In dbt your tests are just SQL queries. It has a few tests out of the box which are super easy to implement. Want to test if the values in your column are unique? Then you can use this test in your configuration file for your model and after each model deployment it will run some SQL to test this assertion for uniqueness. dbt is built on the assumption that transformations of your data are idempotent - the output of calling your code multiple times does not differ from calling it only once. In traditional ETL (and going back to trend number 1) you often have a workflow that is scheduled to run on a particular frequency. For example, you often load data on a daily basis from a source system. However, if for some reason your scheduled task did not complete you miss data from that specific day. Because dbt only runs on data that is already loaded into your data warehouse it does not have that problem. Idempotency is also important for testing - you want to make certain assertions about your data ("my products have a price tag of X so I cannot expect any values above X to appear"). Each time your data flow runs you would expect this test to pass.

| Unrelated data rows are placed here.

## src/rtl/ex_mem_stage_if.sv

```systemverilog
// rtl/ex_mem_stage_if.sv - execute-to-memory stage bus bundle
interface ex_mem_stage_if #(
  parameter int XLEN = 32
);
  logic            in_valid;
  logic            in_ready;
  logic [XLEN-1:0] alu_result;
  logic            zero_flag;
  logic [XLEN-1:0] store_data;
  logic [4:0]      rd_addr;
  logic            reg_write;
  logic            mem_read;
  logic            mem_write;
  logic            branch_en;
  logic            branch_ne;
  logic [XLEN-1:0] branch_target_in;
  logic            flush;
  logic            out_valid;
  logic            out_ready;
  logic [XLEN-1:0] out_alu_result;
  logic [XLEN-1:0] out_store_data;
  logic [4:0]      out_rd;
  logic            out_reg_write;
  logic            out_mem_read;
  logic            out_mem_write;
  logic            branch_taken;
  logic [XLEN-1:0] branch_target;

  // Environment side: offers execute entries, consumes memory-stage entries
  modport master (
    output in_valid, alu_result, zero_flag, store_data, rd_addr,
           reg_write, mem_read, mem_write, branch_en, branch_ne,
           branch_target_in, flush, out_ready,
    input  in_ready, out_valid, out_alu_result, out_store_data, out_rd,
           out_reg_write, out_mem_read, out_mem_write, branch_taken, branch_target
  );

  // Stage side
  modport slave (
    input  in_valid, alu_result, zero_flag, store_data, rd_addr,
           reg_write, mem_read, mem_write, branch_en, branch_ne,
           branch_target_in, flush, out_ready,
    output in_ready, out_valid, out_alu_result, out_store_data, out_rd,
           out_reg_write, out_mem_read, out_mem_write, branch_taken, branch_target
  );
endinterface

```

## src/rtl/ex_mem_stage.sv

```systemverilog
// rtl/ex_mem_stage.sv - two-entry EX/MEM skid buffer with branch redirect pulse
module ex_mem_stage #(
  parameter int XLEN = 32
) (
  input logic          clk,
  input logic          reset,
  ex_mem_stage_if.slave bus
);
  typedef struct packed {
    logic [XLEN-1:0] alu_result;
    logic [XLEN-1:0] store_data;
    logic [4:0]      rd;
    logic            reg_write;
    logic            mem_read;
    logic            mem_write;
  } entry_t;

  entry_t          head_q;
  entry_t          skid_q;
  entry_t          in_entry;
  logic [1:0]      occ_q;
  logic [1:0]      occ_next;
  logic            in_ready_q;
  logic            branch_taken_q;
  logic [XLEN-1:0] branch_target_q;
  logic            push;
  logic            pop;
  logic            taken;

  // Handshake decode and next occupancy; in_ready_q is low at occ=2 so push never occurs there
  always_comb begin
    push     = bus.in_valid && in_ready_q && !bus.flush;
    pop      = (occ_q != 2'd0) && bus.out_ready;
    taken    = bus.branch_en && (bus.branch_ne ? !bus.zero_flag : bus.zero_flag);
    in_entry = '{alu_result: bus.alu_result, store_data: bus.store_data,
                 rd: bus.rd_addr, reg_write: bus.reg_write,
                 mem_read: bus.mem_read, mem_write: bus.mem_write};
    occ_next = occ_q;
    case (occ_q)
      2'd0:    if (push) occ_next = 2'd1;
      2'd1:    if (push && !pop) occ_next = 2'd2;
               else if (pop && !push) occ_next = 2'd0;
      2'd2:    if (pop) occ_next = 2'd1;
      default: occ_next = 2'd0;
    endcase
  end

  // Buffer state, registered ready and branch redirect; reset beats flush beats handshakes
  always_ff @(posedge clk) begin
    if (reset) begin
      head_q          <= '0;
      skid_q          <= '0;
      occ_q           <= 2'd0;
      in_ready_q      <= 1'b1;
      branch_taken_q  <= 1'b0;
      branch_target_q <= '0;
    end else if (bus.flush) begin
      occ_q          <= 2'd0;
      in_ready_q     <= 1'b1;
      branch_taken_q <= 1'b0;
    end else begin
      occ_q          <= occ_next;
      in_ready_q     <= (occ_next != 2'd2);
      branch_taken_q <= push && taken;
      if (push && taken) branch_target_q <= bus.branch_target_in;
      case (occ_q)
        2'd0: if (push) head_q <= in_entry;
        2'd1: begin
          if (push && pop) head_q <= in_entry;
          else if (push)   skid_q <= in_entry;
        end
        2'd2: if (pop) head_q <= skid_q;
        default: ;
      endcase
    end
  end

  assign bus.in_ready       = in_ready_q;
  assign bus.out_valid      = (occ_q != 2'd0);
  assign bus.out_alu_result = head_q.alu_result;
  assign bus.out_store_data = head_q.store_data;
  assign bus.out_rd         = head_q.rd;
  assign bus.out_reg_write  = head_q.reg_write;
  assign bus.out_mem_read   = head_q.mem_read;
  assign bus.out_mem_write  = head_q.mem_write;
  assign bus.branch_taken   = branch_taken_q;
  assign bus.branch_target  = branch_target_q;
endmodule

```

## src/flat_wrapper.sv

```systemverilog
// flat-port wrapper written by rule: the top's interface ports become plain ports
module ex_mem_stage_flat 
#(
  parameter int XLEN = 32
)
  (clk, reset, bus_in_valid, bus_alu_result, bus_zero_flag, bus_store_data, bus_rd_addr, bus_reg_write, bus_mem_read, bus_mem_write, bus_branch_en, bus_branch_ne, bus_branch_target_in, bus_flush, bus_out_ready, bus_in_ready, bus_out_valid, bus_out_alu_result, bus_out_store_data, bus_out_rd, bus_out_reg_write, bus_out_mem_read, bus_out_mem_write, bus_branch_taken, bus_branch_target);
  ex_mem_stage_if #(.XLEN(XLEN)) bus_i ();
  input logic clk;
  input logic reset;
  input wire logic [$bits(bus_i.in_valid)-1:0] bus_in_valid;
  input wire logic [$bits(bus_i.alu_result)-1:0] bus_alu_result;
  input wire logic [$bits(bus_i.zero_flag)-1:0] bus_zero_flag;
  input wire logic [$bits(bus_i.store_data)-1:0] bus_store_data;
  input wire logic [$bits(bus_i.rd_addr)-1:0] bus_rd_addr;
  input wire logic [$bits(bus_i.reg_write)-1:0] bus_reg_write;
  input wire logic [$bits(bus_i.mem_read)-1:0] bus_mem_read;
  input wire logic [$bits(bus_i.mem_write)-1:0] bus_mem_write;
  input wire logic [$bits(bus_i.branch_en)-1:0] bus_branch_en;
  input wire logic [$bits(bus_i.branch_ne)-1:0] bus_branch_ne;
  input wire logic [$bits(bus_i.branch_target_in)-1:0] bus_branch_target_in;
  input wire logic [$bits(bus_i.flush)-1:0] bus_flush;
  input wire logic [$bits(bus_i.out_ready)-1:0] bus_out_ready;
  output wire logic [$bits(bus_i.in_ready)-1:0] bus_in_ready;
  output wire logic [$bits(bus_i.out_valid)-1:0] bus_out_valid;
  output wire logic [$bits(bus_i.out_alu_result)-1:0] bus_out_alu_result;
  output wire logic [$bits(bus_i.out_store_data)-1:0] bus_out_store_data;
  output wire logic [$bits(bus_i.out_rd)-1:0] bus_out_rd;
  output wire logic [$bits(bus_i.out_reg_write)-1:0] bus_out_reg_write;
  output wire logic [$bits(bus_i.out_mem_read)-1:0] bus_out_mem_read;
  output wire logic [$bits(bus_i.out_mem_write)-1:0] bus_out_mem_write;
  output wire logic [$bits(bus_i.branch_taken)-1:0] bus_branch_taken;
  output wire logic [$bits(bus_i.branch_target)-1:0] bus_branch_target;
  assign bus_i.in_valid = bus_in_valid;
  assign bus_i.alu_result = bus_alu_result;
  assign bus_i.zero_flag = bus_zero_flag;
  assign bus_i.store_data = bus_store_data;
  assign bus_i.rd_addr = bus_rd_addr;
  assign bus_i.reg_write = bus_reg_write;
  assign bus_i.mem_read = bus_mem_read;
  assign bus_i.mem_write = bus_mem_write;
  assign bus_i.branch_en = bus_branch_en;
  assign bus_i.branch_ne = bus_branch_ne;
  assign bus_i.branch_target_in = bus_branch_target_in;
  assign bus_i.flush = bus_flush;
  assign bus_i.out_ready = bus_out_ready;
  assign bus_in_ready = bus_i.in_ready;
  assign bus_out_valid = bus_i.out_valid;
  assign bus_out_alu_result = bus_i.out_alu_result;
  assign bus_out_store_data = bus_i.out_store_data;
  assign bus_out_rd = bus_i.out_rd;
  assign bus_out_reg_write = bus_i.out_reg_write;
  assign bus_out_mem_read = bus_i.out_mem_read;
  assign bus_out_mem_write = bus_i.out_mem_write;
  assign bus_branch_taken = bus_i.branch_taken;
  assign bus_branch_target = bus_i.branch_target;
  ex_mem_stage #(.XLEN(XLEN)) u_core (.clk(clk), .reset(reset), .bus(bus_i));
endmodule
```

## config.mk

```make
export PLATFORM = sky130hd
export DESIGN_NAME = ex_mem_stage_flat
export DESIGN_NICKNAME = d
export VERILOG_FILES = /design/src/rtl/ex_mem_stage_if.sv /design/src/rtl/ex_mem_stage.sv /design/src/flat_wrapper.sv
export SDC_FILE = /design/constraint.sdc
export NUM_CORES = 1
export LEC_CHECK = 0
export ABC_AREA = 1
export CORE_ASPECT_RATIO = 1.2
export CORE_MARGIN = 4
export CORE_UTILIZATION = 48
export DETAILED_ROUTE_END_ITERATION = 16
export PLACE_DENSITY = 0.81
export SLEW_MARGIN = 20
export SYNTH_ARGS = -nofsm -noshare
export SYNTH_HDL_FRONTEND = slang
export SYNTH_SLANG_ARGS = --single-unit
```

## constraint.sdc

```tcl
create_clock -name clk -period 1.3 [get_ports clk]
set_input_delay 0.26 -clock clk [delete_from_list [all_inputs] [get_ports clk]]
set_output_delay 0.26 -clock clk [all_outputs]
set_load 0.01 [all_outputs]
```

**Yosys cells after proc, flatten, opt, wreduce, memory -nomap -nowiden**

Cells that the tools add are included.

- Equal/unequal tests: 6
- Divide/modulo/power cells: 0
- Mux-type cells: 10
- Reduce and logical (&&, ||, !) cells: 19
- Bitwise logic cells: 2
- Shift operators: 0
- Order comparisons: 0
- Multipliers: 0
- Add/subtract/negate cells: 0

Operators with widths:

| kind | count |
|---|---|
| $mux 72 | 3 |
| $pmux 72 s3 | 1 |
| $logic_and 1x1->1 | 8 |
| $mux 2 | 4 |
| $ne 2x1->1 const B | 3 |
| $pmux 2 s3 | 1 |
| $reduce_and 5->1 | 1 |
| $logic_not 1->1 | 4 |
| $reduce_and 4->1 | 1 |
| $reduce_bool 3->1 | 1 |
| $eq 2x1->1 const B | 1 |
| $eq 2x2->1 const B | 1 |
| $logic_not 2->1 | 1 |
| $ne 2x2->1 const B | 1 |
| $not 1->1 | 2 |
| $reduce_and 2->1 | 1 |
| $reduce_bool 2->1 | 1 |
| $reduce_or 2->1 | 1 |
| $mux 1 | 1 |

- Latch bits: 0
- Output and inout bits: 107
- RAM bits: 0
- Register bits: 180
- Memories kept: 0
- ROM bits: 0

**Depth between registers and ports, before layout**

- Depth after elaboration: 8
- Depth in mapped cells: 8

**Least setup slack after synthesis**

Ideal clock, no wire load.

- Kind: register -> register
- From: reg u_core.in_ready_q, in the netlist u_core.bus.in_ready
- To: reg u_core.head_q, in the netlist u_core.bus.out_alu_result[10]
- Data arrival time: 1.129 ns
- Stages on the path, launching flop included: 8
- Library setup time: 0.113 ns
- Path slack: 0.059 ns
- Period minus slack after synthesis: 1.241 ns
- Buffers on the path: 2
- Required time: 1.187 ns
- Cells stage by stage: dfxtp_1 nand3_1 nand2_1 nand3_2 buf_6 buf_6 nor2_1 nor2_1

- Longest elaborated chain between the ends: 5
- Elaborated cells on any way between the ends: 6
- Classes of those cells: eq/ne: 2; reduce/logical: 4

Ends and longest elaborated chain:

| element | line | source |
|---|---|---|
| start: declaration | ex_mem_stage.sv:23 | `logic in_ready_q;` |
| start signal: assignment | ex_mem_stage.sv:63 | `in_ready_q <= (occ_next != 2'd2);` |
| $logic_and 1x1->1 (*) (2 in series) | ex_mem_stage.sv:32 | `push = bus.in_valid && in_ready_q && !bus.flush;` |
| $logic_and 1x1->1 | ex_mem_stage.sv:69 | `if (push && pop) head_q <= in_entry;` |
| $ne 2x1->1 (no line) | - |  |
| $reduce_and 5->1 (no line) (*) | - |  |
| end signal: assignment | ex_mem_stage.sv:67 | `2'd0: if (push) head_q <= in_entry;` |
| end signal: assignment | ex_mem_stage.sv:69 |  |
| end signal: assignment | ex_mem_stage.sv:72 | `2'd2: if (pop) head_q <= skid_q;` |
| end: declaration | ex_mem_stage.sv:18 | `entry_t head_q;` |

Every way passes the cells marked *; elsewhere a longest branch is shown, timed or not.
A chain may end at the register's enable or synchronous reset.

**Final worst setup path**

- From: reg u_core.occ_q[1]
- To: reg u_core.skid_q[12] (netlist name)

- Longest elaborated chain between the ends: 5
- Elaborated cells on any way between the ends: 6
- Classes of those cells: eq/ne: 1; bitwise: 1; reduce/logical: 4

Ends and longest elaborated chain:

| element | line | source |
|---|---|---|
| start: declaration | ex_mem_stage.sv:21 | `logic [1:0] occ_q;` |
| start signal: assignment | ex_mem_stage.sv:62 | `occ_q <= occ_next;` |
| $reduce_bool 2->1 | ex_mem_stage.sv:33 | `pop = (occ_q != 2'd0) && bus.out_ready;` |
| $logic_and 1x1->1 | ex_mem_stage.sv:33 |  |
| $logic_and 1x1->1 | ex_mem_stage.sv:69 |  |
| $not 1->1 (no line) | - |  |
| $reduce_and 4->1 (no line) (*) | - |  |
| end signal: assignment | ex_mem_stage.sv:70 | `else if (push) skid_q <= in_entry;` |
| end: declaration | ex_mem_stage.sv:19 | `entry_t skid_q;` |

Marks and branches as above.

==> key figures <==
Run status
  – Status: finished, violations left
  – Violated checks: setup timing

Timing
  – Skew final: between 0.006 and 0.007 ns
  – RSZ-0062 raised after global routing: true
  – Crit share post-route: 1.19
  – Tightest Pin Transition: about 0.24 ns
  – Fin worst setup slack: -0.241 ns
  – Relative slew slack: 0.841
  – Setup violations, final: approximately 150
  – Final min period: 1.54 ns
  – Final Hold Vio Count: 0
  – Slew Viols, Final: 0
  – Fmax: 649 MHz

Die
  – Die width: approximately 120 um
  – Die H: approximately 150 um
  – Total I/O pin count: about 220
  – Starting density of the core: 0.490
  – DIE AREA: approximately 18000 um2
  – Core area: about 16000 um2
  – FP Rows: 50

Detailed routing
  – 1st-iter DRT viols: 541
  – Antenna viol nets, final: 0
  – DR pass1 iterations: 5
  – DRC: 0
  – Via density: ~5.3
  – Total number of vias: approximately 8800
  – Final WL: 29600 um
  – Avg WL per Cell: 17.8 um

Layout
  – Fin nets: roughly 1600
  – Layout cells sized above 1: 0.329
  – Number of diodes: 0
  – Most frequent cells in the layout: nand2_1 (321), dfxtp_1 (162), nor2_1 (156)
  – Area grow syn2layout: 68.8%
  – Most common cell after layout, fill and taps aside: nand2_1
  – Filler cells: 846

CTS
  – CTS Sinks: between 150 and 200
  – H-tree level count: 4
  – Worst-path clk slew: around 0.07 ns
  – CTS tree: yes
  – Clk buf depth: 2
  – Clk Latency, worst-skew pair: between 0.4 and 0.5 ns
  – Total CTS buffers: 17
  – Hold buffers post-CTS: 0
  – Root Buffer: clkbuf_16

Critical path
  – Worst setup path class: register to register
  – CP startpoint kind: register
  – Req. time, crit path: 1.62 ns
  – Crit end category: register
  – Worst EP arrival: 1.86 ns
  – CP Max Fanout: 8

Flow run
  – Maximum capacitance violations: 0

Place
  – Place WS: -0.476 ns
  – RePlAce Congestion: 0.810
  – DP Wirelength: between 10000 and 15000 um
  – I/O Buffers: around 220

Power
  – Power Density: between 1000 and 1500 nW/um2
  – PnR Total Power: ~13 mW
  – Maximum vdd drop: between 0.8 and 0.9 mV
  – Leakage: 5.80 nW

Synth
  – Synthesis warning total: 0
  – Number of synthesized register bits: 180
  – Seq/Total Area, Yosys: 0.472
  – Gate Count Post-Synth: between 1000 and 1500
  – Synthesized area per cell: about 6.5 um2
  – Synthesized net count: ~1300
  – Cell Area, Synth: between 7000 and 8000 um2
  – Yosys cell types: 17

Global route
  – First-pass GRT wire length: between 40000 and 50000 um
  – GRT Util Overall: 0.289
  – Initial antenna violation count: 0
  – Vias in the first global route: about 8200
  – GRT overflow: 0
  – Pin count of the biggest net entering global routing: 47

Worst hold path
  – Worst hold path class: input port to register
-- final timing paths --
kind	from	to	slack, ns	cells after the start
worst max register to register	u_core.occ_q[1]	u_core.skid_q[12]	-0.24	10
worst min-delay path	bus_branch_target_in[22]	u_core.bus.branch_target[22]	0.40	3
worst min register to register	u_core.bus.branch_target[26]	u_core.bus.branch_target[26]	0.46	2
worst max-delay path	u_core.occ_q[1]	u_core.skid_q[12]	-0.24	10
-- power breakdown --
part / total, mW / internal, mW / switching [mW]
combinational: 1.90 / 0.931 / 0.967
clock: 5.23 / 3.04 / 2.19
sequential: 5.78 / 5.68 / 0.0966
total: 12.9 / 9.65 / 3.25
-- per-stage QoR --
step	std cells	TNS, ns	cell area [um2]	hold WS (ns)	util
3_3_place_gp	1583	-65.23	10400	0.444	0.667
3_5_place_dp	1583	-75.34	10400	0.449	0.667
2_1_floorplan	1171	0	7630	0.395	-
5_1_grt	1665	-28.41	12900	0.405	0.827
6_report	1665	-21.36	12900	0.396	0.827
4_1_cts	1655	-14.57	12400	0.325	0.793
-- cells in the mapped netlist --
library cell | count | area, um2
nand2_1 | 397 | 1490
nor2_1 | 294 | 1100
dfxtp_1 | 180 | 3600
inv_1 | 77 | 289
o21ai_0 | 72 | 360
buf_2 | 46 | 230
a21oi_1 | 35 | 175
nand3_1 | 34 | 170
clkbuf_1 | 18 | 67.6
buf_6 | 7 | 78.8
inv_2 | 4 | 15.0
nand2_2 | 2 | 12.5
buf_4 | 1 | 7.51
clkinv_1 | 1 | 3.75
nand3_2 | 1 | 10.0
nand4_1 | 1 | 6.26
o211ai_1 | 1 | 7.51
-- layer usage --
metal / GRT usage / share of wire / wire length, um / vias up
li1: - / - / - / 4109
met1: 0.309 / 0.34 / 10100 / 4064
met2: 0.513 / 0.52 / 15300 / 465
met3: 0.0682 / 0.081 / 2400 / 143
met4: 0.162 / 0.060 / 1780 / 0
met5: 0 / 0 / 0 / -
-- critical path: stages (launching register included) --
cell and delay [ns]:
dfxtp_4 0.37, inv_4 0.07, buf_6 0.10, nand3_4 0.06
nor2_4 0.19, buf_12 0.16, buf_12 0.12, inv_12 0.05
buf_16 0.15, nor2_2 0.10, nor2_1 0.06
-- flip-flops by register name (all words and copies together) (netlist names) --
| signal | count |
|---|---|
| u_core.bus.branch_target | 32 |
| u_core.bus.out_rd | 5 |
| u_core.occ_q | 2 |
| u_core.bus.branch_taken | 1 |
| u_core.bus.in_ready | 1 |
| u_core.bus.out_reg_write | 1 |
| u_core.bus.out_store_data | 32 |
| u_core.bus.out_alu_result | 32 |
| u_core.bus.out_mem_read | 1 |
| u_core.skid_q | 72 |
| u_core.bus.out_mem_write | 1 |
-- cells by family after synthesis --
| group | after synthesis | share of synthesized area |
|---|---|---|
| simple gates | 729 | 0.366 |
| flops | 180 | 0.472 |
| buf+inv | 154 | 0.0907 |
| compound gates | 108 | 0.0712 |
-- timing repair --
action,4_1_cts,5_1_grt
hold endpoints to repair,0,0
setup buffers,22,10
gates resized for setup,457,309
endpoints found under the setup margin,250,265
pin swaps,30,63
gates cloned,19,7
-- area by class of cell --
class / instances / area [um2] / share of cell area
Clock buffer: 25 / 495 / 0.0385
Clock inverter: 7 / 96.3 / 0.00748
Inverter: 82 / 339 / 0.0263
Multi-Input combinational cell: 837 / 4400 / 0.341
Sequential cell: 180 / 3630 / 0.282
Tap cell: 208 / 260 / 0.0202
Timing Repair Buffer: 325 / 3640 / 0.283
Timing Repair inverter: 1 / 16.3 / 0.00126
Note: power is estimated with default switching activity, not from simulation.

The three key trends that I described in this blog post are 1) ELT is the new ETL, 2) Version control is imperative for any data project and 3) testing your data increases trust. Whilst trend one is something that only specific tools in the data industry champion, I see trend two and three to be something every tool, but also user, should adopt. Together with these trends we see other concepts appear: repeatability and modularity. Your analytics code should easily be portable to other places and toolkits ("define once and deploy anywhere"). I believe that these trends will shape the future of the data landscape, but both the tools that we have at our disposal and the users/analysts should be open to adopting them.